Assignment —
Quote, word for word, every line starting at the line that contains "localparam logic [1:0] FWD_REG = 2'b00;" and ending with the last line of the records; include both of these lines and no others.

Saved data entries

From an optimization exercise on the open Yosys and OpenROAD flow, aimed at small area; shortcuts taken in it are not production practice. The RTL was checked by simulation tests, not by an equivalence proof against the original design. Power and IR drop assume default switching activity.

==> job 7497 <==
==> flow/design.v <==
`timescale 1ns/10ps
package rv_ex_pkg;
    localparam logic [5-1:0] ALU_ADD    = 5'd0;
    localparam logic [5-1:0] ALU_SUB    = 5'd1;
    localparam logic [5-1:0] ALU_SLL    = 5'd2;
    localparam logic [5-1:0] ALU_SLT    = 5'd3;
    localparam logic [5-1:0] ALU_SLTU   = 5'd4;
    localparam logic [5-1:0] ALU_XOR    = 5'd5;
    localparam logic [5-1:0] ALU_SRL    = 5'd6;
    localparam logic [5-1:0] ALU_SRA    = 5'd7;
    localparam logic [5-1:0] ALU_OR     = 5'd8;
    localparam logic [5-1:0] ALU_AND    = 5'd9;
    localparam logic [5-1:0] ALU_PASS_B = 5'd10;
    localparam logic [1:0] FWD_REG = 2'b00;
    localparam logic [1:0] FWD_WB  = 2'b01;
    localparam logic [1:0] FWD_MEM = 2'b10;
    localparam int ALU_SRC_PC  = 0;
    localparam int ALU_SRC_IMM = 1;
    localparam logic [2:0] BR_BEQ  = 3'b000;
    localparam logic [2:0] BR_BNE  = 3'b001;
    localparam logic [2:0] BR_JAL  = 3'b010;
    localparam logic [2:0] BR_JALR = 3'b011;
    localparam logic [2:0] BR_BLT  = 3'b100;
    localparam logic [2:0] BR_BGE  = 3'b101;
    localparam logic [2:0] BR_BLTU = 3'b110;
    localparam logic [2:0] BR_BGEU = 3'b111;
    localparam logic [1:0] RES_ALU  = 2'b00;
    localparam logic [1:0] RES_LOAD = 2'b01;
    localparam logic [1:0] RES_PC4  = 2'b10;
endpackage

Answer section —
    localparam logic [1:0] FWD_REG = 2'b00;
    localparam logic [1:0] FWD_WB  = 2'b01;
    localparam logic [1:0] FWD_MEM = 2'b10;
    localparam int ALU_SRC_PC  = 0;
    localparam int ALU_SRC_IMM = 1;
    localparam logic [2:0] BR_BEQ  = 3'b000;
    localparam logic [2:0] BR_BNE  = 3'b001;
    localparam logic [2:0] BR_JAL  = 3'b010;
    localparam logic [2:0] BR_JALR = 3'b011;
    localparam logic [2:0] BR_BLT  = 3'b100;
    localparam logic [2:0] BR_BGE  = 3'b101;
    localparam logic [2:0] BR_BLTU = 3'b110;
    localparam logic [2:0] BR_BGEU = 3'b111;
    localparam logic [1:0] RES_ALU  = 2'b00;
    localparam logic [1:0] RES_LOAD = 2'b01;
    localparam logic [1:0] RES_PC4  = 2'b10;
endpackage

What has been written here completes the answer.